Penalized polytomous ordinal logistic regression using cumulative logits. Application to network inference of zero-inflated variables

TL;DR

This paper introduces a penalized ordinal logistic regression method with stability selection and knockoffs for variable selection, applied to network inference of zero-inflated variables in real agronomic data.

Contribution

It develops a novel penalized regression approach using cumulative logits, stability selection, and knockoffs for ordinal responses, with practical application to zero-inflated network inference.

Findings

Effective variable selection in ordinal regression models.

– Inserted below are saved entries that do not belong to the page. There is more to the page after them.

==> config.mk <==
export PLATFORM = sky130hd
export DESIGN_NAME = ext_bus_master
export DESIGN_NICKNAME = d
export VERILOG_FILES = /design/src/pkg/ext_bus_pkg.sv /design/src/hdl/ext_bus_master.sv /design/src/hdl/ack_sync.sv
export SDC_FILE = /design/constraint.sdc
export NUM_CORES = 1
export LEC_CHECK = 0
export BUFFER_PORTS_ARGS = -buffer_cell sky130_fd_sc_hd__buf_4
export CAP_MARGIN = 20
export CORE_UTILIZATION = 48
export DETAILED_ROUTE_END_ITERATION = 10
export PLACE_DENSITY_LB_ADDON = 0.08
export SKIP_CTS_REPAIR_TIMING = 1
export SYNTH_ARGS = -nofsm -noshare
export SYNTH_HDL_FRONTEND = slang
export SYNTH_SLANG_ARGS = --single-unit
export TNS_END_PERCENT = 100
==> constraint.sdc <==
create_clock -name ref_clk_i -period 2.8 [get_ports ref_clk_i]
set_input_delay 0.56 -clock ref_clk_i [delete_from_list [all_inputs] [get_ports ref_clk_i]]
set_output_delay 0.56 -clock ref_clk_i [all_outputs]
set_load 0.005 [all_outputs]
==> src/pkg/ext_bus_pkg.sv <==
// constants, states and carrier types of the external bus master
package ext_bus_pkg;

	// transfer size encodings (bytes still to move)
	localparam logic [1:0] SIZE_FOUR  = 2'h0;
	localparam logic [1:0] SIZE_ONE   = 2'h1;
	localparam logic [1:0] SIZE_TWO   = 2'h2;
	localparam logic [1:0] SIZE_THREE = 2'h3;

	// size acknowledge patterns {wide, narrow}, active low
	localparam logic [1:0] ACK_WAIT   = 2'h3;
	localparam logic [1:0] ACK_PORT8  = 2'h2;
	localparam logic [1:0] ACK_PORT16 = 2'h1;
	localparam logic [1:0] ACK_RSVD   = 2'h0;

	// bus states: one-hot, each lasts one clock except ST_IDLE and a waiting ST_S3
	typedef enum logic [7:0] {
		ST_IDLE  = 8'h01,
		ST_S0    = 8'h02,
		ST_S1    = 8'h04,
		ST_S2    = 8'h08,
		ST_S3    = 8'h10,
		ST_S4    = 8'h20,
		ST_S5    = 8'h40,
		ST_GAP   = 8'h80
	} bus_state_t;

	// request from the core
	typedef struct packed {
		logic        write;
		logic        locked;
		logic        last;
		logic [1:0]  size;
		logic [23:0] addr;
		logic [2:0]  fcode;
		logic [31:0] wdata;
	} bus_req_t;

	// outputs that face the bus pins
	typedef struct packed {
		logic [23:0] addr;
		logic [2:0]  fcode;
		logic        rd_wr_n;
		logic [1:0]  size;
		logic [15:0] data;
		logic        data_oe;
	} bus_pins_t;

	localparam logic [31:0] DATA_RESET = 32'h0000_0000;

endpackage

==> src/hdl/ext_bus_master.sv <==
// external bus master: write cycles, locked sequences and dynamic sizing
`timescale 1ns/1ps
module ext_bus_master #(
	parameter bit REDUCED = 1'b0
) (
	// clock and reset
	input  wire logic                  ref_clk_i,
	input  wire logic                  srst_i,
	// core request and answer
	input  wire logic                  req_valid_i,
	output logic                       req_ready_o,
	input  wire ext_bus_pkg::bus_req_t req_i,
	output logic                       done_o,
	output logic [31:0]                rdata_o,
	// bus pins
	output ext_bus_pkg::bus_pins_t     pins_o,
	input  wire logic [15:0]           data_i,
	output logic                       address_strobe_n_o,
	output logic                       data_strobe_n_o,
	input  wire logic                  size_ack_wide_n_i,
	input  wire logic                  size_ack_narrow_n_i,
	output logic                       indivisible_cycle_n_o,
	// arbitration
	input  wire logic                  bus_request_in_n_i,
	output logic                       bus_grant_out_n_o
);
	// ------------------------------------------------------------
	// acknowledge and bus request synchronisation
	// ------------------------------------------------------------
	logic [1:0] ack_sync;

	ack_sync #(.WIDTH(2)) u_ack_sync (
		.ref_clk_i (ref_clk_i),
		.srst_i    (srst_i),
		.async_i   ({size_ack_wide_n_i, size_ack_narrow_n_i}),
		.sync_o    (ack_sync)
	);

	logic bus_req_sync;
	logic br_meta_reg;
	logic br_sync_reg;

	always_ff @(posedge ref_clk_i) begin
		if (srst_i) begin
			br_meta_reg <= 1'b1;
			br_sync_reg <= 1'b1;
		end else begin
			br_meta_reg <= bus_request_in_n_i;
			br_sync_reg <= br_meta_reg;
		end
	end
	assign bus_req_sync = ~br_sync_reg;

	// ------------------------------------------------------------
	// state
	// ------------------------------------------------------------
	ext_bus_pkg::bus_state_t state_reg, state_next;
	logic [23:0] addr_reg,    addr_next;
	logic [2:0]  fcode_reg,   fcode_next;
	logic        rdwr_reg,    rdwr_next;
	logic [1:0]  size_reg,    size_next;
	logic [31:0] opnd_reg,    opnd_next;
	logic [31:0] rdata_reg,   rdata_next;
	logic [15:0] dout_reg,    dout_next;
	logic        doe_reg,     doe_next;
	logic        as_reg,      as_next;
	logic        ds_reg,      ds_next;
	logic        lock_reg,    lock_next;
	logic        last_reg,    last_next;
	logic        done_reg,    done_next;
	logic        grant_reg,   grant_next;
	logic        acked_reg,   acked_next;
	logic [1:0]  port_reg,    port_next;

	logic        port8;
	logic [1:0]  moved;
	logic [1:0]  ack_eff;

	// reserved pattern behaves as a sixteen-bit port
	always_comb begin
		ack_eff = ack_sync;
		if (ack_sync == ext_bus_pkg::ACK_RSVD) begin
			ack_eff = ext_bus_pkg::ACK_PORT16;
		end
	end

	assign port8 = (port_reg == ext_bus_pkg::ACK_PORT8);

	// bytes moved this cycle: one on 8-bit port, odd address or single-byte size, else two
	always_comb begin
		if (port8 || addr_reg[0] || size_reg == ext_bus_pkg::SIZE_ONE) begin
			moved = 2'h1;
		end else begin
			moved = 2'h2;
		end
	end

	// write lane steering from the most significant byte left
	function automatic logic [15:0] lanes(input logic [31:0] op,
		input logic [1:0] sz, input logic odd);
		logic [7:0] b0;
		logic [7:0] b1;
		b0 = op[31:24];
		b1 = op[23:16];
		if (sz == ext_bus_pkg::SIZE_ONE || odd) begin
			lanes = {b0, b0};
		end else begin
			lanes = {b0, b1};
		end
	endfunction

	// ------------------------------------------------------------
	// next state
	// ------------------------------------------------------------
	always_comb begin
		state_next = state_reg;
		addr_next  = addr_reg;
		fcode_next = fcode_reg;
		rdwr_next  = rdwr_reg;
		size_next  = size_reg;
		opnd_next  = opnd_reg;
		rdata_next = rdata_reg;
		dout_next  = dout_reg;
		doe_next   = doe_reg;
		as_next    = as_reg;
		ds_next    = ds_reg;
		lock_next  = lock_reg;
		last_next  = last_reg;
		done_next  = 1'b0;
		grant_next = grant_reg;
		acked_next = acked_reg;
		port_next  = port_reg;

		// grant only when idle and not locked
		grant_next = bus_req_sync && state_reg == ext_bus_pkg::ST_IDLE
			&& !lock_reg;

		unique case (state_reg)
		ext_bus_pkg::ST_IDLE: begin
			if (req_valid_i && !grant_reg) begin
				state_next = ext_bus_pkg::ST_S0;
				addr_next  = req_i.addr;
				if (!(lock_reg && req_i.write)) begin
					fcode_next = req_i.fcode;
				end
				if (REDUCED) begin
					addr_next[23:20] = {4{req_i.addr[19]}};
					fcode_next[2]    = 1'b1;
				end
				rdwr_next  = ~req_i.write;
				size_next  = req_i.size;
				opnd_next  = req_i.wdata;
				lock_next  = req_i.locked;
				last_next  = req_i.last;
				if (!REDUCED && req_i.size != ext_bus_pkg::SIZE_ONE) begin
					addr_next[0] = 1'b0;
				end
			end
		end
		ext_bus_pkg::ST_S0: begin
			as_next    = 1'b1;
			acked_next = 1'b0;
			state_next = ext_bus_pkg::ST_S1;
			if (!rdwr_reg) begin
				dout_next = lanes(opnd_reg, size_reg, addr_reg[0]);
				doe_next  = 1'b1;
			end else begin
				ds_next = 1'b1;
			end
		end
		ext_bus_pkg::ST_S1: begin
			state_next = ext_bus_pkg::ST_S2;
		end
		ext_bus_pkg::ST_S2: begin
			if (ack_eff != ext_bus_pkg::ACK_WAIT) begin
				acked_next = 1'b1;
				port_next  = ack_eff;
			end
			if (!rdwr_reg) begin
				ds_next = 1'b1;
			end
			state_next = ext_bus_pkg::ST_S3;
		end
		ext_bus_pkg::ST_S3: begin
			if (acked_reg) begin
				state_next = ext_bus_pkg::ST_S4;
			end else if (ack_eff != ext_bus_pkg::ACK_WAIT) begin
				acked_next = 1'b1;
				port_next  = ack_eff;
			end
			// otherwise stay: wait state
		end
		ext_bus_pkg::ST_S4: begin
			// no control change here
			if (rdwr_reg) begin
				if (port8 || size_reg == ext_bus_pkg::SIZE_ONE
					|| addr_reg[0]) begin
					rdata_next = {rdata_reg[23:0],
						(!port8 && addr_reg[0]) ?
						data_i[7:0] : data_i[15:8]};
				end else begin
					rdata_next = {rdata_reg[15:0], data_i};
				end
			end
			state_next = ext_bus_pkg::ST_S5;
		end
		ext_bus_pkg::ST_S5: begin
			as_next    = 1'b0;
			ds_next    = 1'b0;
			state_next = ext_bus_pkg::ST_GAP;
			if (size_reg == moved) begin
				done_next = 1'b1;
			end
		end
		ext_bus_pkg::ST_GAP: begin
			doe_next = 1'b0;
			// pins advance only after the strobes are seen negated
			if (!done_reg) begin
				size_next  = size_reg - moved;
				addr_next  = addr_reg + {22'h0, moved};
				opnd_next  = (moved == 2'h1) ?
					{opnd_reg[23:0], 8'h00} : {opnd_reg[15:0], 16'h0000};
				state_next = ext_bus_pkg::ST_S0;
			end else begin
				state_next = ext_bus_pkg::ST_IDLE;
				if (lock_reg && (last_reg || !rdwr_reg && last_reg)) begin
					lock_next = 1'b0;
				end
				if (!lock_reg || last_reg) begin
					lock_next = 1'b0;
				end
				// address, direction, code held until the next request; only the code carries into a locked write
			end
		end
		default: state_next = ext_bus_pkg::ST_IDLE;
		endcase
	end

	always_ff @(posedge ref_clk_i) begin
		if (srst_i) begin
			state_reg <= ext_bus_pkg::ST_IDLE;
			addr_reg  <= '0;
			fcode_reg <= '0;
			rdwr_reg  <= 1'b1;
			size_reg  <= ext_bus_pkg::SIZE_ONE;
			opnd_reg  <= ext_bus_pkg::DATA_RESET;
			rdata_reg <= ext_bus_pkg::DATA_RESET;
			dout_reg  <= '0;
			doe_reg   <= 1'b0;
			as_reg    <= 1'b0;
			ds_reg    <= 1'b0;
			lock_reg  <= 1'b0;
			last_reg  <= 1'b0;
			done_reg  <= 1'b0;
			grant_reg <= 1'b0;
			acked_reg <= 1'b0;
			port_reg  <= ext_bus_pkg::ACK_PORT16;
		end else begin
			state_reg <= state_next;
			addr_reg  <= addr_next;
			fcode_reg <= fcode_next;
			rdwr_reg  <= rdwr_next;
			size_reg  <= size_next;
			opnd_reg  <= opnd_next;
			rdata_reg <= rdata_next;
			dout_reg  <= dout_next;
			doe_reg   <= doe_next;
			as_reg    <= as_next;
			ds_reg    <= ds_next;
			lock_reg  <= lock_next;
			last_reg  <= last_next;
			done_reg  <= done_next;
			grant_reg <= grant_next;
			acked_reg <= acked_next;
			port_reg  <= port_next;
		end
	end

	// ------------------------------------------------------------
	// outputs
	// ------------------------------------------------------------
	assign req_ready_o           = (state_reg == ext_bus_pkg::ST_IDLE)
		&& !grant_reg;
	assign done_o                = done_reg;
	assign rdata_o               = rdata_reg;
	assign address_strobe_n_o    = ~as_reg;
	assign data_strobe_n_o       = ~ds_reg;
	assign indivisible_cycle_n_o = ~lock_reg;
	assign bus_grant_out_n_o     = ~grant_reg;
	assign pins_o.addr           = addr_reg;
	assign pins_o.fcode          = fcode_reg;
	assign pins_o.rd_wr_n        = rdwr_reg;
	assign pins_o.size           = size_reg;
	assign pins_o.data           = dout_reg;
	assign pins_o.data_oe        = doe_reg;
endmodule // ext_bus_master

Successful application to real agronomic zero-inflated data.

Enhanced interpretability of covariate importance.

Abstract

We consider the problem of variable selection when the response is ordinal, that is an ordered categorical variable. In particular, we are interested in selecting quantitative explanatory variables linked with the ordinal response variable and we want to determine which predictors are relevant. In this framework, we choose to use the polytomous ordinal logistic regression model using cumulative logits which generalizes the logistic regression. We then introduce the Lasso estimation of the regression coefficients using the Frank-Wolfe algorithm. To deal with the choice of the penalty parameter, we use the stability selection method and we develop a new method based on the knockoffs idea. This knockoffs method is general and suitable to any regression and besides, gives an order of importance of the covariates. Finally, we provide some experimental results to corroborate our method. We then present an application of this regression method for network inference of zero-inflated variables and use it in practice on real abundance data in an agronomic context.